START Provided records
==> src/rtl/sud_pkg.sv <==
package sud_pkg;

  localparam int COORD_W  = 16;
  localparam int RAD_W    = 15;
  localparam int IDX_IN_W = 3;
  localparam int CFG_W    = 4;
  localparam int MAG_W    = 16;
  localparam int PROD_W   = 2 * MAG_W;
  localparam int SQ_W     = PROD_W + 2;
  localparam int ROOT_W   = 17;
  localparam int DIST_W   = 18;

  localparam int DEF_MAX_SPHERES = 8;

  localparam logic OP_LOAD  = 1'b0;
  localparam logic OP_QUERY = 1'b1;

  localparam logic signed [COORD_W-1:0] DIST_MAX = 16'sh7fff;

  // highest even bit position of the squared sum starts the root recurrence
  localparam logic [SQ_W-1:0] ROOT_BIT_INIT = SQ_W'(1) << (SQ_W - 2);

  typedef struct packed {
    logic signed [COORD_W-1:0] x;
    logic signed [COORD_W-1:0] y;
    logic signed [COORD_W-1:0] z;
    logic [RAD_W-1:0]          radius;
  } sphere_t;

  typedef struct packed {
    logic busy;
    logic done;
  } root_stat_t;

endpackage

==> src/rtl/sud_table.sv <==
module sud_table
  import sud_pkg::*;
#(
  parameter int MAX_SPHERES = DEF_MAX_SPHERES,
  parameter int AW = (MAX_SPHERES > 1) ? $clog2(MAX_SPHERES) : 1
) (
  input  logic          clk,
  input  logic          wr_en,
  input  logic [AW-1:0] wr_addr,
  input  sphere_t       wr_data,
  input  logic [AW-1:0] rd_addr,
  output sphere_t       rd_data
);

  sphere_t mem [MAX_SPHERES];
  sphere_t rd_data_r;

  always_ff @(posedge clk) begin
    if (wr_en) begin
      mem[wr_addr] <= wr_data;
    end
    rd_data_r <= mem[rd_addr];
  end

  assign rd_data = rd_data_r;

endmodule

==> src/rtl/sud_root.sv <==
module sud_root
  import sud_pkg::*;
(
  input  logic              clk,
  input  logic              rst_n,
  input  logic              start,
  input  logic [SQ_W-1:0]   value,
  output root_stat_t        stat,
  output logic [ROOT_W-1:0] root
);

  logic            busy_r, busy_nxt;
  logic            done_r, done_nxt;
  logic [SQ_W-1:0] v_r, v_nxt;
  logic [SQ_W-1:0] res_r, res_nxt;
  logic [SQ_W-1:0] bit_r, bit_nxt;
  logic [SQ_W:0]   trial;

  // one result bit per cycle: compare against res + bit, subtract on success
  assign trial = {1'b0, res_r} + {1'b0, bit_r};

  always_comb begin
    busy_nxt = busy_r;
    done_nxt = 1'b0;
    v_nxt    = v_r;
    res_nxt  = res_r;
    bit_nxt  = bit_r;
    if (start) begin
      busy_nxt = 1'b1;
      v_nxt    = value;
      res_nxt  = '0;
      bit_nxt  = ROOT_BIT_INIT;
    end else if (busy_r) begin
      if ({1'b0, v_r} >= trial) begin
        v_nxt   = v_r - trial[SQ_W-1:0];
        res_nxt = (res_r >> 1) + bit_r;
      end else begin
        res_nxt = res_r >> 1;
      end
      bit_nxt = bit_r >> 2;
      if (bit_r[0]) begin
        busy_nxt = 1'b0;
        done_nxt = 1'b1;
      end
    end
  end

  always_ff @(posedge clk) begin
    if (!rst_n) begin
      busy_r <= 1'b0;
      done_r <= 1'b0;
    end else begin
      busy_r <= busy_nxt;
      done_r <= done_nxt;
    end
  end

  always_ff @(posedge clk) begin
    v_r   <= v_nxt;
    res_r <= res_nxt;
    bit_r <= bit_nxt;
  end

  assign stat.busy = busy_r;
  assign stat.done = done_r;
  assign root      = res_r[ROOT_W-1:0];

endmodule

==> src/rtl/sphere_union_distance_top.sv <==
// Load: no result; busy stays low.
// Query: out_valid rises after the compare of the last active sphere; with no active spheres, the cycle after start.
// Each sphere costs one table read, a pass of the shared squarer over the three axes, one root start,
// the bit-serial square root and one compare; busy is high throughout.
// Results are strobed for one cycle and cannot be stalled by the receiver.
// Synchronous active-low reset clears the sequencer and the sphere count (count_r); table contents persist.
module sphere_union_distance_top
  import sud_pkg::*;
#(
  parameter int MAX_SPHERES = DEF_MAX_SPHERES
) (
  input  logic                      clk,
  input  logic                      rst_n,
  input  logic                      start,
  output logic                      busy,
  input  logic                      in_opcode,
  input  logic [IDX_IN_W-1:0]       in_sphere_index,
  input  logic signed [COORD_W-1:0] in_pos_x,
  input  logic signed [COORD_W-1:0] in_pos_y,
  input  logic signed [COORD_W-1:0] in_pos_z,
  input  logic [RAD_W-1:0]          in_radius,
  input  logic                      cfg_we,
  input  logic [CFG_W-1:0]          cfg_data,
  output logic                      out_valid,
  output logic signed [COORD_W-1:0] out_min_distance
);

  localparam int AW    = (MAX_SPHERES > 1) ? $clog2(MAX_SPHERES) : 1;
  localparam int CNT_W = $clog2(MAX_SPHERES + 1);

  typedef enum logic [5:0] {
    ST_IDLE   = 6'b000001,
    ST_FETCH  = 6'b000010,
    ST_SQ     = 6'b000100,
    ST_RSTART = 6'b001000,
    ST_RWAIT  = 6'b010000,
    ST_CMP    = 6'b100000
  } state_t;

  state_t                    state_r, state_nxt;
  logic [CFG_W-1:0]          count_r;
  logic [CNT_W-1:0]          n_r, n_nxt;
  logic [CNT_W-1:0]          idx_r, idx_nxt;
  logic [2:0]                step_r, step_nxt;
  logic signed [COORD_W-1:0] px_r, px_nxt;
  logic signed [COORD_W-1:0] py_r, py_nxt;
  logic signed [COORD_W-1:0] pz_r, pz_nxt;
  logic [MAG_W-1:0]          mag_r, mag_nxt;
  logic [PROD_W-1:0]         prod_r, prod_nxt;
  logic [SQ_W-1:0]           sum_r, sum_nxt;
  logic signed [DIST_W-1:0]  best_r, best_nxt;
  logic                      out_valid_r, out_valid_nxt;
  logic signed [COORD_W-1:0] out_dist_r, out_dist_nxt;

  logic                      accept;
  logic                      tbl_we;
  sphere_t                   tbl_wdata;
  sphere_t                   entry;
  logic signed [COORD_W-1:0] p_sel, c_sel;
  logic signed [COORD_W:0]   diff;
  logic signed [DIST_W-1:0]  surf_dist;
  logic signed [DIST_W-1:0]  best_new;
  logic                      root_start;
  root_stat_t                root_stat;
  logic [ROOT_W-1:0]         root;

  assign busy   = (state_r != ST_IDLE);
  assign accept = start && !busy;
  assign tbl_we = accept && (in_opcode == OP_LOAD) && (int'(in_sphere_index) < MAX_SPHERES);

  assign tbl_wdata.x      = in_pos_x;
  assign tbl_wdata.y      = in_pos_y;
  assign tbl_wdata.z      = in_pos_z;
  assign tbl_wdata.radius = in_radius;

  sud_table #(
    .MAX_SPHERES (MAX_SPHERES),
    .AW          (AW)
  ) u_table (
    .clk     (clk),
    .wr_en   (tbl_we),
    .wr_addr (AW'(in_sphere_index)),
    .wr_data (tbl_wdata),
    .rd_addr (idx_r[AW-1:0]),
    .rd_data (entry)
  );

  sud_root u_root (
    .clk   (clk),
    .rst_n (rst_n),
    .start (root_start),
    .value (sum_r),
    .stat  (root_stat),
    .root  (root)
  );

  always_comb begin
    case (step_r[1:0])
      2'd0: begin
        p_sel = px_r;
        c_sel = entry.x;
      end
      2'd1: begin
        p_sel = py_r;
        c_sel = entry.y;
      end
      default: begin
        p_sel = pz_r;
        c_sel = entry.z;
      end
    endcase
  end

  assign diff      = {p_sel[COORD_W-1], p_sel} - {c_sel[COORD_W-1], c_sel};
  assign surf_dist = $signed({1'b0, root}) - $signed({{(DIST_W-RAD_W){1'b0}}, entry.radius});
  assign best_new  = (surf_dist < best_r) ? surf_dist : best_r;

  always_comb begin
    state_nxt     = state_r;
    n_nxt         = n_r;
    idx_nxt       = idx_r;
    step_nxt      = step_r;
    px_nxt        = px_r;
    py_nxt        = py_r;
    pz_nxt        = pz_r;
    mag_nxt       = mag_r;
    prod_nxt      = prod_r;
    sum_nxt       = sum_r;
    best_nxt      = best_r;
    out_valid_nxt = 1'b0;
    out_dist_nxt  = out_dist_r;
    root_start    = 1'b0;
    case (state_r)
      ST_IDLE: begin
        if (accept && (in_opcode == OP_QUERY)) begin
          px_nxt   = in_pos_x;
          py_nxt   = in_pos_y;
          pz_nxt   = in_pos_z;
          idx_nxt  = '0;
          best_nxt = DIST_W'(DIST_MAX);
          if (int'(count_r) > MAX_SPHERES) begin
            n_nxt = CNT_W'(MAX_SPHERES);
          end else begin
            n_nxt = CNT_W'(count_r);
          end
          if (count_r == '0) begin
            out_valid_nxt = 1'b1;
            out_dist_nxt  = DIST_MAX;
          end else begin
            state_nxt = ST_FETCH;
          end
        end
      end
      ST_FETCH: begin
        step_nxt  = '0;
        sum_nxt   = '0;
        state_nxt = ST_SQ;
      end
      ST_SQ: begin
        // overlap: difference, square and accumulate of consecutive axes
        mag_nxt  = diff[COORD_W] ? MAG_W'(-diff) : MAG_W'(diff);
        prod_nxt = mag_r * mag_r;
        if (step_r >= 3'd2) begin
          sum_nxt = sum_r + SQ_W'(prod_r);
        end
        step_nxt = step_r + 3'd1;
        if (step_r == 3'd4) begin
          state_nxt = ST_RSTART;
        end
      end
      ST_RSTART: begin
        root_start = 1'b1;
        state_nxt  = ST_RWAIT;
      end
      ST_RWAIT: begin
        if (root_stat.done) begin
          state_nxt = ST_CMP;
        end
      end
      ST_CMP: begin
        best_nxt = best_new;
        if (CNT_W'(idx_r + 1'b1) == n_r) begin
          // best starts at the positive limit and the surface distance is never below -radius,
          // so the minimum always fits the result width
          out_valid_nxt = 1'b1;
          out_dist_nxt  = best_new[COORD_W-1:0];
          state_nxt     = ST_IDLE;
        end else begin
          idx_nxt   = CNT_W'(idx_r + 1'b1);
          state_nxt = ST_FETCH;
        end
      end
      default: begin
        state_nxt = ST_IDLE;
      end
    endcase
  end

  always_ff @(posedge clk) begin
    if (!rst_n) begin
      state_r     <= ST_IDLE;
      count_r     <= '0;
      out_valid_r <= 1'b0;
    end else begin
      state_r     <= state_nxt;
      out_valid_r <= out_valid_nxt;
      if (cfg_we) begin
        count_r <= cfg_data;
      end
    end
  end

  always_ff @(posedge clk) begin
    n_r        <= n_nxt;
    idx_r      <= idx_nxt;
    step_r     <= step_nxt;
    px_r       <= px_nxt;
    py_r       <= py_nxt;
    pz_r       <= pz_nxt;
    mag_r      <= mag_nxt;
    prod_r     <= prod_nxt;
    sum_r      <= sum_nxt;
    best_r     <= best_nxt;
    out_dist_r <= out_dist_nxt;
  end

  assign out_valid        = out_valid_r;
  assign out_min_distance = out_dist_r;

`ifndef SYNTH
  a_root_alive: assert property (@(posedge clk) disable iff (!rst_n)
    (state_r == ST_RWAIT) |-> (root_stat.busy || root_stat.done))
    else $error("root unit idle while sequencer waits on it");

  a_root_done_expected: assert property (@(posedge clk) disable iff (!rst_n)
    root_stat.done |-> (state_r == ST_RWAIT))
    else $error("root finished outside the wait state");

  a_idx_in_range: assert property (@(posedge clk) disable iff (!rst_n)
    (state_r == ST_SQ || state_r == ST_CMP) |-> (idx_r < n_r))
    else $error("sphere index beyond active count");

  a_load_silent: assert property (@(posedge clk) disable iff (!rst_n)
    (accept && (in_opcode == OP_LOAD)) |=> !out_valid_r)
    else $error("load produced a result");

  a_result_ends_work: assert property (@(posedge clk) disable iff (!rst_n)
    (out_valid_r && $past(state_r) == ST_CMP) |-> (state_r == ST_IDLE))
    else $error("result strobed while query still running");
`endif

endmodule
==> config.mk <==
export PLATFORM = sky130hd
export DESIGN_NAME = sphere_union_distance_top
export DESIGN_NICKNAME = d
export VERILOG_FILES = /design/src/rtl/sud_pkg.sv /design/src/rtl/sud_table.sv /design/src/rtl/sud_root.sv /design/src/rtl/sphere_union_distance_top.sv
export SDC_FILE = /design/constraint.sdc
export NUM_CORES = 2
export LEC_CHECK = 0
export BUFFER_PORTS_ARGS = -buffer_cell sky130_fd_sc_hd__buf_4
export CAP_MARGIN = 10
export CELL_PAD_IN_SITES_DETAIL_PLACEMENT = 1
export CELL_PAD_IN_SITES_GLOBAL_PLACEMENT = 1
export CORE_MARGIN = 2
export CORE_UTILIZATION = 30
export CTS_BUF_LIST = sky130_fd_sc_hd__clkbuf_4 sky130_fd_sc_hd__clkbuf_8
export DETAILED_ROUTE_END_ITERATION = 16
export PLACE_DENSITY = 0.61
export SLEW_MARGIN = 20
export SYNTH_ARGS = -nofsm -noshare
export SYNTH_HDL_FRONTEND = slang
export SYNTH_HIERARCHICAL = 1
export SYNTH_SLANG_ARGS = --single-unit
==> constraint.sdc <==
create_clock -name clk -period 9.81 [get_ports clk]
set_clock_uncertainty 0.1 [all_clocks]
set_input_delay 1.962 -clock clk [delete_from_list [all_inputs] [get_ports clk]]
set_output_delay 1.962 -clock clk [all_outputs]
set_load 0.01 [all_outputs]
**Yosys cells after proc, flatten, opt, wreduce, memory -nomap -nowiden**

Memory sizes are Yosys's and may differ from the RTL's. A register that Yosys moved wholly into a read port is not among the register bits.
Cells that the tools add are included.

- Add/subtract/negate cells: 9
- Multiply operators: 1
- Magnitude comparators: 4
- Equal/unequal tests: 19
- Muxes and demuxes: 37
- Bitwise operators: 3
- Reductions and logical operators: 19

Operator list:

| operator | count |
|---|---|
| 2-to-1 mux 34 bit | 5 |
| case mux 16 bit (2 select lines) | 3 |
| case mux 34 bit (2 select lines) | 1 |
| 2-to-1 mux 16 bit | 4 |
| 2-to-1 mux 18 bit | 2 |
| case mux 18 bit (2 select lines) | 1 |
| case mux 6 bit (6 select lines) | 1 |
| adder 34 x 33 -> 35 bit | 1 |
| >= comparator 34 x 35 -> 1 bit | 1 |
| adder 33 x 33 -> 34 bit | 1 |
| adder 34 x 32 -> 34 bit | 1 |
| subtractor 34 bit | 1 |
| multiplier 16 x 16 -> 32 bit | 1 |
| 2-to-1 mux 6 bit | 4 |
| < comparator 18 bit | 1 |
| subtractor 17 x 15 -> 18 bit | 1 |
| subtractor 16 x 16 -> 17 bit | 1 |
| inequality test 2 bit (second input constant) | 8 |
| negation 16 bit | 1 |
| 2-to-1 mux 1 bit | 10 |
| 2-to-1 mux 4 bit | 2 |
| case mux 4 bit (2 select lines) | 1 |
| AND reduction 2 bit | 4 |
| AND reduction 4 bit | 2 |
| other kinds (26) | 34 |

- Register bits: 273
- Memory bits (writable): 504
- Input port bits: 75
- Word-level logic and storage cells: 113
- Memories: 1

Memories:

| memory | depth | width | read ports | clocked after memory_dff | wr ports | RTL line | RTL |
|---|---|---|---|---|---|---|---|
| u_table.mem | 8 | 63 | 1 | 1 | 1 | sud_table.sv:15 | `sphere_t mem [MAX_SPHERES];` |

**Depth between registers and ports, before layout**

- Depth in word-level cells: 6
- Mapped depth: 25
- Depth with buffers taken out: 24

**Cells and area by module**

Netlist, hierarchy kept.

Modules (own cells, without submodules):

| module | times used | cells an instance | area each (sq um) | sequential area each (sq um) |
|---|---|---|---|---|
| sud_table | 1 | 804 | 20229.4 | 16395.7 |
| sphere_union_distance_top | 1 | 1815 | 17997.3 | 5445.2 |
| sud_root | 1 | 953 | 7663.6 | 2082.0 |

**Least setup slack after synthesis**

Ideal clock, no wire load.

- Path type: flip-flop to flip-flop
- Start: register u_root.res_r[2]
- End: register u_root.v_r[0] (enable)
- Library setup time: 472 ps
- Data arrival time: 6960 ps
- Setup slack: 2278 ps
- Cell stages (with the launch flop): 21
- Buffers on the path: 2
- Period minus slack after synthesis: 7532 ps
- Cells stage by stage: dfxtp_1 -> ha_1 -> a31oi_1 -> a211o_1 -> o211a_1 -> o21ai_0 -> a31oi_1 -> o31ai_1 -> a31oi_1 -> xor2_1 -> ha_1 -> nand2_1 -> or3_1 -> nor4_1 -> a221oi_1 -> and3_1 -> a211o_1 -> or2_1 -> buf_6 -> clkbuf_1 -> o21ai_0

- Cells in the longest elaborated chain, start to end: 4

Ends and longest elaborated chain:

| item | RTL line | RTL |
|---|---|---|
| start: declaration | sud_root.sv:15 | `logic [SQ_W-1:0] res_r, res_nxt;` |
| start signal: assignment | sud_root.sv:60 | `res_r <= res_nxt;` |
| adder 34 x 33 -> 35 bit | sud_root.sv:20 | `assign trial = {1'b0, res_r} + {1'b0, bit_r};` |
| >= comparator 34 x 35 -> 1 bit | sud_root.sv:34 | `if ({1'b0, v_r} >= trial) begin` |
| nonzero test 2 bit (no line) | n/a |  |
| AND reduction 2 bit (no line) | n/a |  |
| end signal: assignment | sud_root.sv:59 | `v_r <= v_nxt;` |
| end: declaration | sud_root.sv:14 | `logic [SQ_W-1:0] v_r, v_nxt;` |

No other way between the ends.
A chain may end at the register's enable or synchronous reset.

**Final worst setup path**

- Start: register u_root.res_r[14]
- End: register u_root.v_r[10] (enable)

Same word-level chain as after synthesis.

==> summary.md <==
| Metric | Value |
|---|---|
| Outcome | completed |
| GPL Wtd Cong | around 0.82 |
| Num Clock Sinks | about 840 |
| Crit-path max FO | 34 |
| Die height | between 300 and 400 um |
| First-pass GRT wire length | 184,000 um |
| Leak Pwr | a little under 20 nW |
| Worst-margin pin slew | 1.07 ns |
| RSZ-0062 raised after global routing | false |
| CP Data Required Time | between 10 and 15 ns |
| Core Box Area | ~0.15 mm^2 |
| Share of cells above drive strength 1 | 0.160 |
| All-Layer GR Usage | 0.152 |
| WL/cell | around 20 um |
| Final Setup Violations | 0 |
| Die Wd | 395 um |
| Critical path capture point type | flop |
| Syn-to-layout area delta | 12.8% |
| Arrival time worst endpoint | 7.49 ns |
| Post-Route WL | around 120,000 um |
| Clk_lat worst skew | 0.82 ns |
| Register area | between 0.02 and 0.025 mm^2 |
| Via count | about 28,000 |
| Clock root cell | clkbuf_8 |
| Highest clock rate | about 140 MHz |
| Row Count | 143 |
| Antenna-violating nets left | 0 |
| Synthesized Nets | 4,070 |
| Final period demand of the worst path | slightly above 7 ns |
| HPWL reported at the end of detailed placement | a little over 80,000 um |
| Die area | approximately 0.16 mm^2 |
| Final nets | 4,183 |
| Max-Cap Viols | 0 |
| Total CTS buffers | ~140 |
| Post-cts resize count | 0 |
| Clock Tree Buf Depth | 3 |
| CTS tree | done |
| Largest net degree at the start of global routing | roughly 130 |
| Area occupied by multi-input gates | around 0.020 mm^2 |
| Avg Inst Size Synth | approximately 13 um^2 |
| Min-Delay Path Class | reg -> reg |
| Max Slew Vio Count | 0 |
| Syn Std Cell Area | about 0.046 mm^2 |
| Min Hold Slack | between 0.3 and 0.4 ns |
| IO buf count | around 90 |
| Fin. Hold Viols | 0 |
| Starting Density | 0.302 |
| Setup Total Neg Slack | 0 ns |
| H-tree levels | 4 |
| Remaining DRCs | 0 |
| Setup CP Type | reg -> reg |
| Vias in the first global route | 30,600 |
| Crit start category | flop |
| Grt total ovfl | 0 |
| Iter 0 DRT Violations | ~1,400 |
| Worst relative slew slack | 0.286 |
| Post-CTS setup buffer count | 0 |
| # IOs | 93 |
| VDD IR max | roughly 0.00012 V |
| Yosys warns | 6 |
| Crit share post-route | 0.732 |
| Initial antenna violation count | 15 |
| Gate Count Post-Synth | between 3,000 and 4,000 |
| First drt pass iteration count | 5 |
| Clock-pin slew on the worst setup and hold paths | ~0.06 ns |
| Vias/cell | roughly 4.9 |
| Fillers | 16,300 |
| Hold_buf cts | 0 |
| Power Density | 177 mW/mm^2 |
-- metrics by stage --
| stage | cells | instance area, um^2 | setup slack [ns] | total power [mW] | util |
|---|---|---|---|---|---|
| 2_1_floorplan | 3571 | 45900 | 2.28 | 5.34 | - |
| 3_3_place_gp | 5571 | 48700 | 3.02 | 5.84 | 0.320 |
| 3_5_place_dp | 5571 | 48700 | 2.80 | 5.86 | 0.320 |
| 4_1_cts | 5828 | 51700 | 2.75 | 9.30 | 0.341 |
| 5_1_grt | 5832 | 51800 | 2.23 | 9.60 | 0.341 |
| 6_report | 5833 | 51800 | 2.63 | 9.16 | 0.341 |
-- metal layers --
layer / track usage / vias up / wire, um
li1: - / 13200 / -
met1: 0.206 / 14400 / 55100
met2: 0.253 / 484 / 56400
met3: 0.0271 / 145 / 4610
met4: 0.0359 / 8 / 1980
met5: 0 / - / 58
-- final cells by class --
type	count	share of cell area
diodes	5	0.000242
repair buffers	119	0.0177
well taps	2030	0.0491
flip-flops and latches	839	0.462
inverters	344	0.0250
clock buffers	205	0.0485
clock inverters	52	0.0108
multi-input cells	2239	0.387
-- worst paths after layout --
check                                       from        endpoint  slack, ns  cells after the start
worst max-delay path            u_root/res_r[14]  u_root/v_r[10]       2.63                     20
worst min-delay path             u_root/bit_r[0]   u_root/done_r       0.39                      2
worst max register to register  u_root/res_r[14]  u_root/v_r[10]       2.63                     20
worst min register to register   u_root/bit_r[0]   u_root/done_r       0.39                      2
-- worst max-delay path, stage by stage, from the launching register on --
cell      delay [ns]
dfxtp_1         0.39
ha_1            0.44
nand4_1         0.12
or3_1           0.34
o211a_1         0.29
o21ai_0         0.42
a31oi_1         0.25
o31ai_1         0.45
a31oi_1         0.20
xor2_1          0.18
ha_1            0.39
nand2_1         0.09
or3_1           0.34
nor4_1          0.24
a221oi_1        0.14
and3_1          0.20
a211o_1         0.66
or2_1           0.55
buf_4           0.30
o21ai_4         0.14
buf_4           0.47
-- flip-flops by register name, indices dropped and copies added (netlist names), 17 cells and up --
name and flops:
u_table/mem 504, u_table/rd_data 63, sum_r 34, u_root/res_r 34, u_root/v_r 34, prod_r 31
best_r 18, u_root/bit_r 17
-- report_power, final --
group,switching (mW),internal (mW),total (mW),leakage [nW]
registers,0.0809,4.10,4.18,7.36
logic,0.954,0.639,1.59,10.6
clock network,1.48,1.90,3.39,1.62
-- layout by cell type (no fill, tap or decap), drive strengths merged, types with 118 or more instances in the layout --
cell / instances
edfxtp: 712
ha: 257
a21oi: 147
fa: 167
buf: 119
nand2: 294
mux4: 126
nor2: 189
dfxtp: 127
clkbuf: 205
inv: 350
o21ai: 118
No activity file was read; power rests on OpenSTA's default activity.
END Provided records
__Exercise goal__.
Would you set down, word for word, the lines from the opening of the entries above through the line with "logic busy;", both included, and no others?

__Answer box__.
==> src/rtl/sud_pkg.sv <==
package sud_pkg;

  localparam int COORD_W  = 16;
  localparam int RAD_W    = 15;
  localparam int IDX_IN_W = 3;
  localparam int CFG_W    = 4;
  localparam int MAG_W    = 16;
  localparam int PROD_W   = 2 * MAG_W;
  localparam int SQ_W     = PROD_W + 2;
  localparam int ROOT_W   = 17;
  localparam int DIST_W   = 18;

  localparam int DEF_MAX_SPHERES = 8;

  localparam logic OP_LOAD  = 1'b0;
  localparam logic OP_QUERY = 1'b1;

  localparam logic signed [COORD_W-1:0] DIST_MAX = 16'sh7fff;

  // highest even bit position of the squared sum starts the root recurrence
  localparam logic [SQ_W-1:0] ROOT_BIT_INIT = SQ_W'(1) << (SQ_W - 2);

  typedef struct packed {
    logic signed [COORD_W-1:0] x;
    logic signed [COORD_W-1:0] y;
    logic signed [COORD_W-1:0] z;
    logic [RAD_W-1:0]          radius;
  } sphere_t;

  typedef struct packed {
    logic busy;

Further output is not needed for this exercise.